Carenza di vitamina D come indicatore di rischio di morte prematura. Un nuovo collegamento tra la presenza della sostanza nell’organismo umano e lo sviluppo di patologie mortali è stato reso noto dai ricercatori del Copenhagen University Hospital, in Danimarca, attraverso uno studio pubblicato sul British Medical Journal.

La domanda dalla quale sono partiti i ricercatori è stata: la carenza di vitamina D è causa o effetto di uno scarso livello di salute? Come ha sottolineato uno dei ricercatori coinvolti nello studio, il Prof. Borge Nordestgaard del Dipartimento di Biochimica Clinica presso il Copenhagen University Hospital, in Danimarca:

Si tratta di una domanda importante, dal momento in cui milioni di persone al mondo assumono con regolarità integratori di vitamina D, presumibilmente con la speranza di prevenire lo sviluppo di patologie e di vivere più a lungo.

Durante lo studio sono stati analizzati i profili medici di 95.766 partecipanti, selezionati da tre precedenti studi: il Copenhagen City Heart Study, il Copenhagen Ischemic Heart Disease Study e il Copenhagen General Population Study. Dei soggetti sono state valutate le variazioni nei geni DHCR7 e CYP2R1, entrambi collegati alla riduzione dei livelli di vitamina D nell’organismo, insieme a potenziali fattori di rischio quali l’indice di massa corporea, la pressione sanguigna, i livelli di colesterolo, il consumo di alcol o l’eventuale vizio del fumo.

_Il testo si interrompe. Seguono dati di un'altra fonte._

File: src/rtl/spi_flash_word_reader.sv
// SPI mode-0 flash read engine: fetches 32-bit words with command 0x03 and
// keeps chip select low between sequential addresses so reads can stream.
module spi_flash_word_reader #(
    parameter int CLK_DIV  = 2,
    parameter int CS_HIGH  = 4,
    parameter int HOLD_MAX = 16
) (
    input  logic        clock,
    input  logic        resetb,
    input  logic        req_valid,
    output logic        req_ready,
    input  logic [23:0] req_addr,
    output logic        rsp_valid,
    input  logic        rsp_ready,
    output logic [31:0] rsp_data,
    output logic        flash_csb,
    output logic        flash_clk,
    output logic        flash_io0,
    output logic        flash_io0_oeb,
    input  logic        flash_io1,
    output logic        busy
);

    typedef enum logic [2:0] {IDLE, CMD, ADDR, DATA, RESP, HOLD, DESEL} state_t;

    localparam logic [15:0] DIV_LAST  = 16'(CLK_DIV - 1);
    localparam logic [15:0] CS_W      = 16'(CS_HIGH);
    localparam logic [15:0] HOLD_LAST = 16'(HOLD_MAX - 1);

    state_t      state_reg;
    logic [15:0] div_cnt_reg;
    logic [4:0]  bit_cnt_reg;
    logic        start_reg;
    logic        sck_reg;
    logic        csb_reg;
    logic        io0_reg;
    logic        ready_reg;
    logic        rsp_valid_reg;
    logic [31:0] rsp_data_reg;
    logic [31:0] tx_reg;
    logic [31:0] rx_reg;
    logic [23:0] addr_reg;
    logic [15:0] hold_cnt_reg;
    logic [15:0] cs_cnt_reg;
    logic        busy_reg;

    logic [23:0] addr_in;
    logic [23:0] next_addr;
    logic        seq_hit;
    logic        hold_last;
    logic        accept;
    logic        phase_end;
    logic [4:0]  last_idx;
    logic        bit_last;
    logic [31:0] rx_swapped;

    assign addr_in   = req_addr & 24'hFFFFFC;
    assign next_addr = addr_reg + 24'd4;
    assign seq_hit   = (addr_in == next_addr);
    assign hold_last = (hold_cnt_reg == HOLD_LAST);
    assign phase_end = (div_cnt_reg == DIV_LAST);
    assign bit_last  = (bit_cnt_reg == last_idx);

    // In HOLD only a sequential address may handshake, and never on the
    // timeout cycle, so a refused request is never seen as accepted.
    assign req_ready = ready_reg & ((state_reg != HOLD) | (seq_hit & ~hold_last));
    assign accept    = req_valid & req_ready;

    always_comb begin
        last_idx = 5'd31;
        case (state_reg)
            CMD:     last_idx = 5'd7;
            ADDR:    last_idx = 5'd23;
            default: last_idx = 5'd31;
        endcase
    end

    // The first byte received sits in rx_reg[31:24]; it belongs in the low lane.
    genvar gi;
    generate
        for (gi = 0; gi < 4; gi++) begin : g_swap
            assign rx_swapped[gi*8 +: 8] = rx_reg[(3-gi)*8 +: 8];
        end
    endgenerate

    always_ff @(posedge clock) begin
        if (!resetb) begin
            state_reg     <= IDLE;
            bit_cnt_reg   <= 5'd0;
            start_reg     <= 1'b0;
            csb_reg       <= 1'b1;
            io0_reg       <= 1'b0;
            ready_reg     <= 1'b0;
            rsp_valid_reg <= 1'b0;
            rsp_data_reg  <= 32'd0;
            tx_reg        <= 32'd0;
            rx_reg        <= 32'd0;
            addr_reg      <= 24'd0;
            hold_cnt_reg  <= 16'd0;
            cs_cnt_reg    <= CS_W;
            busy_reg      <= 1'b0;
            // A high SCK phase in progress runs to full length before dropping.
            if (sck_reg && !phase_end) begin
                div_cnt_reg <= div_cnt_reg + 16'd1;
            end else begin
                sck_reg     <= 1'b0;
                div_cnt_reg <= 16'd0;
            end
        end else begin
            case (state_reg)
                IDLE: begin
                    if (accept) begin
                        state_reg   <= CMD;
                        ready_reg   <= 1'b0;
                        busy_reg    <= 1'b1;
                        start_reg   <= 1'b1;
                        addr_reg    <= addr_in;
                        tx_reg      <= {8'h03, addr_in};
                        bit_cnt_reg <= 5'd0;
                        div_cnt_reg <= 16'd0;
                        sck_reg     <= 1'b0;
                    end else begin
                        ready_reg <= 1'b1;
                    end
                end
                CMD, ADDR, DATA: begin
                    if (start_reg) begin
                        start_reg   <= 1'b0;
                        csb_reg     <= 1'b0;
                        io0_reg     <= tx_reg[31];
                        div_cnt_reg <= 16'd0;
                    end else if (!phase_end) begin
                        div_cnt_reg <= div_cnt_reg + 16'd1;
                    end else begin
                        div_cnt_reg <= 16'd0;
                        if (!sck_reg) begin
                            sck_reg <= 1'b1;
                            if (state_reg == DATA)
                                rx_reg <= {rx_reg[30:0], flash_io1};
                        end else begin
                            sck_reg <= 1'b0;
                            // Outgoing bits advance only on the falling edge.
                            if (state_reg == DATA || (state_reg == ADDR && bit_last)) begin
                                io0_reg <= 1'b0;
                            end else begin
                                io0_reg <= tx_reg[30];
                                tx_reg  <= {tx_reg[30:0], 1'b0};
                            end
                            if (bit_last) begin
                                bit_cnt_reg <= 5'd0;
                                case (state_reg)
                                    CMD:  state_reg <= ADDR;
                                    ADDR: state_reg <= DATA;
                                    default: begin
                                        state_reg     <= RESP;
                                        rsp_valid_reg <= 1'b1;
                                        rsp_data_reg  <= rx_swapped;
                                    end
                                endcase
                            end else begin
                                bit_cnt_reg <= bit_cnt_reg + 5'd1;
                            end
                        end
                    end
                end
                RESP: begin
                    if (rsp_ready) begin
                        rsp_valid_reg <= 1'b0;
                        if (HOLD_MAX > 0) begin
                            state_reg    <= HOLD;
                            ready_reg    <= 1'b1;
                            hold_cnt_reg <= 16'd0;
                        end else begin
                            state_reg  <= DESEL;
                            csb_reg    <= 1'b1;
                            cs_cnt_reg <= 16'd0;
                        end
                    end
                end
                HOLD: begin
                    if (accept) begin
                        state_reg   <= DATA;
                        ready_reg   <= 1'b0;
                        addr_reg    <= addr_in;
                        bit_cnt_reg <= 5'd0;
                        div_cnt_reg <= 16'd0;
                        sck_reg     <= 1'b0;
                    end else if (req_valid || hold_last) begin
                        state_reg  <= DESEL;
                        ready_reg  <= 1'b0;
                        csb_reg    <= 1'b1;
                        io0_reg    <= 1'b0;
                        cs_cnt_reg <= 16'd0;
                    end else begin
                        hold_cnt_reg <= hold_cnt_reg + 16'd1;
                    end
                end
                DESEL: begin
                    if (cs_cnt_reg + 16'd1 >= CS_W) begin
                        state_reg  <= IDLE;
                        busy_reg   <= 1'b0;
                        ready_reg  <= 1'b1;
                        cs_cnt_reg <= CS_W;
                    end else begin
                        cs_cnt_reg <= cs_cnt_reg + 16'd1;
                    end
                end
                default: begin
                    state_reg <= IDLE;
                    csb_reg   <= 1'b1;
                    sck_reg   <= 1'b0;
                end
            endcase
        end
    end

    assign rsp_valid     = rsp_valid_reg;
    assign rsp_data      = rsp_data_reg;
    assign flash_csb     = csb_reg;
    assign flash_clk     = sck_reg;
    assign flash_io0     = io0_reg;
    assign flash_io0_oeb = csb_reg;
    assign busy          = busy_reg;

endmodule
**config.mk**
```make
export PLATFORM = sky130hd
export DESIGN_NAME = dma_rd_streamer
export DESIGN_NICKNAME = d
export VERILOG_FILES = /design/src/rtl/dma_rd_streamer.sv
export SDC_FILE = /design/constraint.sdc
export NUM_CORES = 1
export LEC_CHECK = 0
export CAP_MARGIN = 20
export CORE_ASPECT_RATIO = 0.6
export CORE_MARGIN = 2
export CORE_UTILIZATION = 32
export CTS_BUF_LIST = sky130_fd_sc_hd__clkbuf_16
export DETAILED_ROUTE_END_ITERATION = 10
export GPL_ROUTABILITY_DRIVEN = 0
export PLACE_DENSITY_LB_ADDON = 0.15
export SYNTH_ARGS = -nofsm -noshare
export SYNTH_HDL_FRONTEND = slang
export SYNTH_SLANG_ARGS = --single-unit
```
**constraint.sdc**
```tcl
create_clock -name clk -period 6.4 [get_ports clk]
set_clock_uncertainty 0.2 [all_clocks]
set_input_delay 1.28 -clock clk [delete_from_list [all_inputs] [get_ports clk]]
set_output_delay 1.28 -clock clk [all_outputs]
set_load 0.05 [all_outputs]
```
**src/rtl/dma_rd_streamer.sv**
```systemverilog
// Splits one DMA read descriptor into legal AXI4 read bursts (INCR: 4KB/MAX_BEATS-bounded, FIXED: <=16 beats).
// Latency: go -> first req_valid_o in 2 cycles; req_* held stable while req_ready_i is low, done_o 2 cycles after last handshake.
module dma_rd_streamer #(
  parameter int ADDR_WIDTH  = 32,
  parameter int DATA_WIDTH  = 32,
  parameter int BYTES_WIDTH = 32,
  parameter int MAX_BEATS   = 256
) (
  input  logic                    clk,
  input  logic                    rst,
  input  logic                    desc_go_i,
  input  logic [ADDR_WIDTH-1:0]   desc_addr_i,
  input  logic [BYTES_WIDTH-1:0]  desc_bytes_i,
  input  logic                    desc_mode_i,
  input  logic                    abort_i,
  output logic                    req_valid_o,
  input  logic                    req_ready_i,
  output logic [ADDR_WIDTH-1:0]   req_addr_o,
  output logic [7:0]              req_alen_o,
  output logic [2:0]              req_size_o,
  output logic [DATA_WIDTH/8-1:0] req_strb_o,
  output logic                    req_mode_o,
  output logic                    busy_o,
  output logic                    done_o,
  output logic                    cfg_err_o
);

  localparam int BPB     = DATA_WIDTH / 8;
  localparam int LOG_BPB = $clog2(BPB);
  localparam int TW      = (LOG_BPB > 0) ? LOG_BPB : 1;
  localparam int RW      = BYTES_WIDTH + 1;

  typedef enum logic [1:0] {IDLE, CALC, REQ, DONE} state_t;

  state_t                state;
  logic [ADDR_WIDTH-1:0] addr_q;
  logic [RW-1:0]         rem_q;
  logic [TW-1:0]         tail_q;
  logic                  mode_q;
  logic                  abort_q;
  logic [8:0]            beats_q;

  logic                  misaligned;
  logic [RW-1:0]         go_beats;
  logic [TW-1:0]         go_tail;
  logic [12:0]           page_beats;
  logic [12:0]           lim;
  logic [8:0]            calc_beats;
  logic                  calc_last;
  logic [BPB-1:0]        tail_mask;

  assign misaligned = (desc_addr_i & ADDR_WIDTH'(BPB - 1)) != '0;
  assign go_beats   = (RW'(desc_bytes_i) + RW'(BPB - 1)) >> LOG_BPB;
  assign go_tail    = TW'(desc_bytes_i & BYTES_WIDTH'(BPB - 1));

  // Beats left before the next 4KB page boundary; address is beat-aligned so this is >= 1.
  assign page_beats = (13'd4096 - {1'b0, addr_q[11:0]}) >> LOG_BPB;
  assign lim        = mode_q ? 13'd16
                    : ((page_beats < 13'(MAX_BEATS)) ? page_beats : 13'(MAX_BEATS));
  assign calc_beats = (rem_q < RW'(lim)) ? rem_q[8:0] : lim[8:0];
  assign calc_last  = (rem_q == RW'(calc_beats));
  assign tail_mask  = (BPB'(1) << tail_q) - BPB'(1);

  always_ff @(posedge clk) begin
    if (rst) begin
      state       <= IDLE;
      addr_q      <= '0;
      rem_q       <= '0;
      tail_q      <= '0;
      mode_q      <= 1'b0;
      abort_q     <= 1'b0;
      beats_q     <= '0;
      req_valid_o <= 1'b0;
      req_addr_o  <= '0;
      req_alen_o  <= '0;
      req_size_o  <= '0;
      req_strb_o  <= '0;
      req_mode_o  <= 1'b0;
      busy_o      <= 1'b0;
      done_o      <= 1'b0;
      cfg_err_o   <= 1'b0;
    end else begin
      done_o    <= 1'b0;
      cfg_err_o <= 1'b0;
      case (state)
        IDLE: begin
          if (desc_go_i) begin
            addr_q  <= desc_addr_i;
            mode_q  <= desc_mode_i;
            tail_q  <= go_tail;
            rem_q   <= go_beats;
            abort_q <= 1'b0;
            if (misaligned) begin
              cfg_err_o <= 1'b1;
            end else if (desc_bytes_i == '0) begin
              state  <= DONE;
              busy_o <= 1'b1;
            end else begin
              state  <= CALC;
              busy_o <= 1'b1;
            end
          end
        end
        CALC: begin
          if (abort_i) begin
            state <= DONE;
          end else begin
            req_addr_o  <= addr_q;
            req_alen_o  <= 8'(calc_beats - 9'd1);
            req_size_o  <= 3'(LOG_BPB);
            req_strb_o  <= (calc_last && tail_q != '0) ? tail_mask : '1;
            req_mode_o  <= mode_q;
            beats_q     <= calc_beats;
            req_valid_o <= 1'b1;
            state       <= REQ;
          end
        end
        REQ: begin
          // An abort seen during a stall is remembered until the pending handshake completes.
          if (abort_i) abort_q <= 1'b1;
          if (req_ready_i) begin
            req_valid_o <= 1'b0;
            rem_q       <= rem_q - RW'(beats_q);
            if (!mode_q) addr_q <= addr_q + (ADDR_WIDTH'(beats_q) << LOG_BPB);
            state <= (rem_q == RW'(beats_q) || abort_q || abort_i) ? DONE : CALC;
          end
        end
        DONE: begin
          done_o  <= 1'b1;
          busy_o  <= 1'b0;
          abort_q <= 1'b0;
          state   <= IDLE;
        end
        default: state <= IDLE;
      endcase
    end
  end

endmodule

```
==> flow_summary.json <==
{
  "grt_usage": 0.213,
  "fin_crit_sh": 0.753,
  "layout.cells.non_filler": 1511,
  "cts_sinks": 130,
  "timing.critical_path.cells": "or4_1, or3_1, xor2_1, nand2_1, ha_1, a211oi_1, o21ai_0, o221a_2, a311o_1, mux2_1, ha_1, and3_1, and4_1, o311ai_1, a21oi_1",
  "slew_headroom": 0.314,
  "p_leak_nw": 3.63,
  "setup_viol": 0,
  "crit_path_max_incr_delay_ns": 0.70,
  "die_x_um": 211,
  "via_per_inst": 5.62,
  "boundaryPins": 122,
  "cts_tree": "yes",
  "worstHoldPathType": "reg -> reg",
  "nets": 1272,
  "start_util": 0.325,
  "drt_iter0_drc": 787,
  "grt_overflow_total": 0,
  "worst_pin_slew_ns": 1.03,
  "post-route-min-period_ns": 4.82,
  "arrival_ns": 4.90,
  "p_per_area_nw_per_um2": 235,
  "finalWirelength_um": 28500,
  "root_buffer": "clkbuf_16",
  "final-hold-violation-count": 0,
  "clkTransAtPathRegs_ns": 0.06,
  "grt_max_degree": 92,
  "die_h_um": 128,
  "dp_cells": 1481,
  "drc": 0,
  "synth-async-reset-ratio": 0,
  "cp_common_cell": "ha_1",
  "final_cell_mix": "155 x nand2_1, 130 x dfxtp_1, 118 x clkdlybuf4s50_1",
  "max-cap-violations": 0,
  "drtPass1Iterations": 5,
  "cts_made_buffers": 17,
  "post_cts_buffers": 0,
  "ir_drop_mv": 0.169,
  "max_freq_mhz": 208,
  "wire_per_inst_um": 18.8,
  "critPathBufInv": 0,
  "tns_ns": 0,
  "num_antenna_cells": 0,
  "end_kind": "flop",
  "layout_commonest_cell": "nand2_1",
  "insertion_delay_ns": 0.44,
  "dp_hpwl_um": 20300,
  "grt_pass1_vias": 7630,
  "synth-seq-cells": 130,
  "syn2layout_area_growth_pct": 24.4,
  "antenna_left": 0,
  "cts_hold_buf": 0,
  "slew_viol_final": 0,
  "place_ws_ns": 1.64,
  "layout-drive-gt1-share": 0.0499,
  "ys_seq_area_frac": 0.317,
  "num_rows": 45,
  "core_um2": 25200,
  "cp_max_fo": 9,
  "p_total_mw": 2.40,
  "grt_antenna_before_repair": 0,
  "crit_family": "simple AND/OR/NAND/NOR gates",
  "cp.required_ns": 6.48,
  "port-buffer-count": 119,
  "crit_slowest_cell": "or4_1",
  "rsz0062_at_grt": "no",
  "avgSynthCellArea_um2": 7.56,
  "vias": 8496,
  "synthFlopType": "dfxtp_1",
  "clockBufferDepth": 2,
  "setup_ws_ns": 1.58,
  "grt_pass1_wl_um": 44800,
  "yosysUniqueCellTypes": 77,
  "cts-htree-levels": 4,
  "synth-edff-count": 0,
  "cts_resized": 0,
  "die-area_um2": 27000,
  "synth_area_um2": 8210,
  "cp-start-kind": "flop",
  "synth_warnings": 0,
  "criticalPathCategory": "reg -> reg",
  "status": "complete, no violations",
  "syn_inst": 1086
}
==> layout make-up <==
| type | count | area [µm²] |
|---|---|---|
| flip-flops and latches | 130 | 2600 |
| multi-input cells | 864 | 5270 |
| repair buffers | 130 | 1270 |
| fillers | 2645 | 15000 |
| well taps | 329 | 412 |
| clock inverters | 13 | 130 |
| inverters | 28 | 105 |
| clock buffers | 17 | 425 |
==> tightest hold or removal path, delay by kind of cell (launching register included) <==
family | cells | cell delay [ns]
flip-flops | 1 | 0.30
AO/OA/AOI/OAI | 1 | 0.05
AND/OR/NAND/NOR | 1 | 0.05
==> logic make-up after synthesis <==
family | Yosys count | synth area share
mux | 8 | 0.00991
fa+ha+maj | 31 | 0.0491
buf+inv | 94 | 0.0450
flops | 130 | 0.317
compound gates | 296 | 0.236
other cells | 2 | 0.000915
xor+xnor | 50 | 0.0534
simple gates | 475 | 0.289
==> synthesized netlist by cell type, types with 5 or more instances <==
| master | count | area share |
|---|---|---|
| a21o_1 | 8 | 0.0073 |
| a311oi_1 | 12 | 0.013 |
| dfxtp_1 | 130 | 0.32 |
| xnor2_1 | 27 | 0.029 |
| nor3_1 | 36 | 0.022 |
| xor2_1 | 23 | 0.025 |
| or2_2 | 5 | 0.0038 |
| o311ai_0 | 5 | 0.0053 |
| a2111oi_0 | 5 | 0.0053 |
| clkbuf_1 | 60 | 0.027 |
| ha_1 | 29 | 0.044 |
| or3_1 | 12 | 0.0091 |
| nor2b_1 | 8 | 0.0061 |
| inv_1 | 28 | 0.013 |
| a211oi_1 | 23 | 0.021 |
| o21a_1 | 13 | 0.012 |
| or4_1 | 16 | 0.015 |
| nand4_1 | 22 | 0.017 |
| nand3_1 | 38 | 0.023 |
| o2111ai_1 | 5 | 0.0053 |
| and3_1 | 24 | 0.018 |
| nand2_1 | 155 | 0.071 |
| a21oi_1 | 103 | 0.063 |
| a31oi_1 | 17 | 0.013 |
| nand2b_1 | 15 | 0.011 |
| mux2i_1 | 7 | 0.0085 |
| o31ai_1 | 5 | 0.0046 |
| nor2_1 | 95 | 0.043 |
| nor4_1 | 23 | 0.018 |
| o211ai_1 | 12 | 0.011 |
| o22ai_1 | 5 | 0.0038 |
| o21ai_0 | 41 | 0.025 |
==> report_power, final <==
group / internal (mW) / leakage (nW) / switching, mW
combinational: 0.195 / 2.28 / 0.307
clock: 0.594 / 0.287 / 0.380
sequential: 0.854 / 1.06 / 0.0661
total: 1.64 / 3.63 / 0.753
==> sequential cells by signal (all words and copies together), names as in the netlist, 2 cells and up <==
register	flops
rem_q	33
req_strb_o	4
state	2
beats_q	9
req_alen_o	8
addr_q	32
tail_q	2
req_addr_o	32
==> through the flow <==
step	hold WS, ns	cell area [µm²]	utilization
after detailed placement	0.246	9660	0.383
final	0.251	10200	0.405
after global placement	0.242	9660	0.383
after CTS	0.253	10200	0.405
after global routing	0.271	10200	0.405
after floorplan	0.241	8210	-
==> path summary, 6_finish.rpt <==
check | from | to | slack (ns) | cells past startpoint
hold reg to reg | req_addr_o[1] | req_addr_o[1] | 0.25 | 2
setup / recovery | addr_q[0] | req_alen_o[6] | 1.58 | 15
hold / removal | req_addr_o[1] | req_addr_o[1] | 0.25 | 2
setup reg to reg | addr_q[0] | req_alen_o[6] | 1.58 | 15
==> routing by layer <==
| layer | up-vias | track usage | wire length, µm |
|---|---|---|---|
| met5 | - | 0 | 0 |
| met4 | 0 | 0.0559 | 318 |
| met3 | 25 | 0.0375 | 1540 |
| met2 | 245 | 0.286 | 11100 |
| met1 | 4054 | 0.340 | 15500 |
| li1 | 4172 | - | - |
Note: power is estimated with default switching activity, not from simulation.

I ricercatori hanno riscontrato in circa 35 mila partecipanti, quelli con una carenza cronica di vitamina D, un aumento del rischio di mortalità per malattia pari a circa il 30% rispetto a chi mostrava valori nella norma, percentuale che arriva al 40% concentrando l’attenzione sulle sole patologie tumorali.

Malgrado i riscontri generali ottenuti, gli stessi ricercatori hanno mantenuto infine una certa cautela in merito a una possibile correlazione tra carenza di vitamina D, valutata in relazione ai livelli di concentrazione di 25-idrossivitamina D, e malattie cardiovascolari:

Questi risultati sono compatibili con la nozione che livelli geneticamente bassi di concentrazioni di 25-idrossivitamina D possono essere associate in maniera causale con la mortalità dovuta a tumori e altre cause, ma suggeriscono anche che l’associazione osservazionale con le malattie cardiovascolari possa essere frutto di confusione.

L’implicazione clinica dei nostri risultati resta limitata, allo stesso tempo i supplementi di vitamina D possono essere raccomandati solo dopo che i benefici siano stati mostrati in studi di ricerca randomizzati.